RAW DATA:
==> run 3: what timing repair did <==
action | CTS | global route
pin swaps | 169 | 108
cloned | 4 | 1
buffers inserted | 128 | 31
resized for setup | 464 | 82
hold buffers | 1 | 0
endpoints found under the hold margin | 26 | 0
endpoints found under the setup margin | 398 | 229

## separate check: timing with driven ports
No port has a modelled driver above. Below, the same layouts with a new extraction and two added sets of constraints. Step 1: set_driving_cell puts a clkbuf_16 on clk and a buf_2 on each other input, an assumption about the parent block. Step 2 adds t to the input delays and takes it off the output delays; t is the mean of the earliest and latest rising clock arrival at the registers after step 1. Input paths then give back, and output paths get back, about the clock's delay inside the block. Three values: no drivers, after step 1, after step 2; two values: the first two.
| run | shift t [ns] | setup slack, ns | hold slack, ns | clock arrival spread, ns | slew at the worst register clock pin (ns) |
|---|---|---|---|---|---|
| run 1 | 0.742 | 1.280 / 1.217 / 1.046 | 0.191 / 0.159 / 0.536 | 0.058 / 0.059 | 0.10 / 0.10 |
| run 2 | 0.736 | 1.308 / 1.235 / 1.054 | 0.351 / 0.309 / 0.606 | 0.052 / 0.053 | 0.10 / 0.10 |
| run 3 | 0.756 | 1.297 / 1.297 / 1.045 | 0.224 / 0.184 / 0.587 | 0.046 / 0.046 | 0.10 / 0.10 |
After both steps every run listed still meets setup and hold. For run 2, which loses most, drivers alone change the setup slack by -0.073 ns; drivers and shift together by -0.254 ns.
Context: an optimization exercise on an open-source flow, tuned for small area. The choices shown serve that exercise and are no tape-out recipe. Function was checked by simulation only, so behaviour that the tests miss may differ from the original.

the previous run:
// grid_astar_path_search_unit
module grid_astar_path_search_unit #(
  parameter int GRID_SIDE = 8
) (
  input  logic       clk,
  input  logic       rst_n,
  input  logic       in_valid,
  output logic       in_ready,
  input  logic       in_func,
  input  logic [2:0] in_cell_row,
  input  logic [2:0] in_cell_col,
  input  logic       in_blocked,
  input  logic [2:0] in_start_row,
  input  logic [2:0] in_start_col,
  input  logic [2:0] in_goal_row,
  input  logic [2:0] in_goal_col,
  output logic       out_valid,
  input  logic       out_ready,
  output logic [2:0] out_path_row,
  output logic [2:0] out_path_col,
  output logic       out_found,
  output logic       out_last
);
For scale: roughly 890 cells after synthesis, about 13000 um^2 of cells after synthesis.
clock: 8.0 ns
lec_check: 0
abc_area: 1
abc_clock_period_in_ps: 8000
cap_margin: 20
core_margin: 2
core_utilization: 60
slew_margin: 20
standard.sh (not shown) runs the stock make flow with config.mk's settings and CLKGATE_MAP_FILE= SYNTH_SCRIPT=/design/flow/synth_recipe.tcl, a recipe that flattens the netlist after the stock synthesis.
==> flow/flow/run.sh <==
#!/bin/bash
# The standard layout (standard.sh) with three changes:
# - synthesis runs synth_recipe.tcl unchanged except that ABC maps with an
#   area-oriented script (flow/synth_amap.tcl, flow/abc_area_amap.script);
# - the port buffers use the smallest buffer cell;
# - clock tree synthesis builds clkbuf_8 sink clusters without dummy loads.
set -euo pipefail
HERE=$(cd "$(dirname "$0")" && pwd)
export BUFFER_PORTS_ARGS="-buffer_cell sky130_fd_sc_hd__buf_1"
export CTS_ARGS="-sink_clustering_enable -repair_clock_nets -dont_use_dummy_load -buf_list sky130_fd_sc_hd__clkbuf_8 -sink_clustering_size 20 -sink_clustering_max_diameter 50"
bash standard.sh finish SYNTH_SCRIPT="$HERE/synth_amap.tcl" > flow.log 2>&1
==> flow/flow/abc_area_amap.script <==
strash
ifraig
dc2
strash
dch -f
amap
==> flow/flow/synth_amap.tcl <==
# The standard flow's synthesis script (synth_recipe.tcl, sourced unchanged) with one change:
# ABC maps for area with amap (flow/abc_area_amap.script) in place of ORFS's
# area script, which also buffers and upsizes gates.
set ::amap_script [file join [file dirname [file normalize [info script]]] abc_area_amap.script]
proc abc {args} {
  set i [lsearch -exact $args -script]
  if {$i >= 0} { lset args [expr {$i + 1}] $::amap_script }
  yosys abc {*}$args
}
source [file join [file dirname [file dirname [file normalize [info script]]]] synth_recipe.tcl]
--- input diff the previous run..the current run ---
--- a/flow/design.v
+++ b/flow/design.v
@@ -1,14 +1,14 @@
 package gaps_pkg;
   localparam int LIST_N = 43;
   typedef enum logic [4:0] {
     S_RCLR, S_IDLE, S_CLR1, S_CLR2, S_GCHK, S_NB, S_APPW, S_APP, S_LSW, S_LS, S_UPD,
-    S_NXT, S_POPW, S_REMW, S_REM, S_TR, S_OUT, S_EMW, S_FAIL
+    S_NXT, S_POPW, S_SCAN, S_REMW, S_REM, S_TR, S_OUT, S_EMW, S_FAIL
   } state_t;
 endpackage
 module gaps_ctrl (
   input  logic       clk,
   input  logic       rst_n,
   input  logic       in_valid,
   output logic       in_ready,
   input  logic       in_func,
   input  logic [2:0] in_cell_row,
@@ -37,19 +37,19 @@
     seq_next = {v[4:0], v[5] ^ v[4] ^ (v[4:0] == 5'd0)};
   endfunction
   function automatic logic [5:0] seq_prev(logic [5:0] v);
     seq_prev = {v[0] ^ v[5] ^ (v[5:1] == 5'd0), v[5:1]};
   endfunction
   gaps_pkg::state_t state_r;
   logic [5:0] ph_r, lp_r, count_r, cur_r, goal_r;
   logic [1:0] d_r;
   logic [6:0] last_r;
-  logic       fb_r;
+  logic       fb_r, flow_r;
   logic [1:0] dsel;
   logic [5:0] nb;
   logic       nb_off;
   logic       toward;
   logic [5:0] tgt;
   logic       ph_hit;
   logic       lp_wrap;
   logic [5:0] lp_inc;
   logic       lp_end;
@@ -104,19 +104,19 @@
   assign ph_hit  = ph_r == tgt;
   assign lp_wrap = lp_r == SEQ_42;
   assign lp_inc  = seq_next(lp_r);
   assign lp_end  = lp_inc == count_r;
   assign count_zero = count_r == '0;
   assign at_goal = cur_r == goal_r;
   assign nb_skip = !cs_head[2] && (cs_head[1] || cs_head[0]);
   assign ls_hit  = ls_cell == nb;
   assign upd     = ls_f != fb_r;
-  assign take    = ls_f == fb_r;
+  assign take    = !flow_r || (ls_f == fb_r);
   always_ff @(posedge clk) begin
     ph_r <= seq_next(ph_r);
     lp_r <= lp_wrap ? 6'd0 : lp_inc;
     if (!rst_n) begin
       state_r <= gaps_pkg::S_RCLR;
       ph_r    <= '0;
       lp_r    <= '0;
     end else begin
       case (state_r)
@@ -162,32 +162,35 @@
           if (d_r != 2'd3) begin
             state_r <= gaps_pkg::S_NB;
           end else if (count_zero) begin
             state_r <= gaps_pkg::S_FAIL;
           end else begin
             state_r <= gaps_pkg::S_POPW;
           end
         end
         gaps_pkg::S_POPW: begin
+          flow_r <= 1'b0;
+          if (lp_wrap) state_r <= gaps_pkg::S_SCAN;
+        end
+        gaps_pkg::S_SCAN: begin
+          flow_r <= flow_r || (ls_f == fb_r);
           if (lp_end) begin
             last_r  <= ls_head;
             state_r <= gaps_pkg::S_REMW;
           end
         end
         gaps_pkg::S_REMW: if (lp_wrap) state_r <= gaps_pkg::S_REM;
         gaps_pkg::S_REM: begin
           if (take) begin
             cur_r   <= ls_cell;
             count_r <= seq_prev(count_r);
+            fb_r    <= fb_r ^ !flow_r;
             state_r <= gaps_pkg::S_GCHK;
-          end else if (lp_end) begin
-            fb_r    <= !fb_r;
-            state_r <= gaps_pkg::S_REMW;
           end
         end
         gaps_pkg::S_TR: begin
           if (ph_hit) begin
             if (cs_start) begin
               state_r <= gaps_pkg::S_OUT;
             end else begin
               d_r   <= cs_head[1:0] ^ 2'd2;
               cur_r <= nb;
## What came out
The current run: full flow OK, the timing, DRC and antenna checks passed
Maximum count of clock buffers along a single path came out exactly the same in the current run and the previous run.
The current run vs. the previous run: via count of the first global-routing pass decreased 57; via count decreased about 1.7%; number of non-clock buffers decreased 1; share of the clock period used by the worst path after layout decreased 2.5 points.
The beginning of the critical path comes out u_ctrl.state_r[1] in one run and u_ctrl.state_r[2] in the other, namely in the previous run and the current run respectively.
Comparing final net count for the current run and the previous run, the smaller number came from the current run.
Taking the previous run as the reference, in the current run clock buffer instance count of the final layout lost 2.7%; area fraction of clock buffers and clock inverters level.
Going from the previous run to the current run, register-to-register slack climbed 0.21 ns; final HPWL from detailed placement dropped 330 um; wire length on met1 dropped about 3%; multi-input gate share of the layout cell area barely changed.

-- separate check: timing with driven ports --
Ports are ideal in the flow. The routed layouts listed here were re-timed in OpenROAD.
Step 1 assumes that a clkbuf_16 drives the clock port and a buf_2 every other input.
Step 2 moves the port delays by t, midway between the first and last clock arrival at a register: inputs arrive t later, outputs are due t later. That takes back most of the time a late clock gives input paths.
a / b / c = ideal ports / drivers / drivers and shift; a / b = the first two.
| run | shift t [ns] | slack for setup (ns) | clock arrival spread, ns | worst register clock-pin slew, ns |
|---|---|---|---|---|
| the previous run | 0.551 | 0.430 / 0.387 / 0.939 | 0.076 / 0.077 | 0.11 / 0.11 |
| the current run | 0.553 | 0.628 / 0.590 / 1.144 | 0.089 / 0.089 | 0.11 / 0.11 |
After both steps every run listed still meets setup and hold.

TRY IT:
Your task is to transcribe, with no changes, only the lines of the listing above that lie between the line holding "0.059 | 0.10 / 0.10 |" and the line holding "0.046 | 0.10 / 0.10 |", inclusive.

TASK SOLUTION:
| run 1 | 0.742 | 1.280 / 1.217 / 1.046 | 0.191 / 0.159 / 0.536 | 0.058 / 0.059 | 0.10 / 0.10 |
| run 2 | 0.736 | 1.308 / 1.235 / 1.054 | 0.351 / 0.309 / 0.606 | 0.052 / 0.053 | 0.10 / 0.10 |
| run 3 | 0.756 | 1.297 / 1.297 / 1.045 | 0.224 / 0.184 / 0.587 | 0.046 / 0.046 | 0.10 / 0.10 |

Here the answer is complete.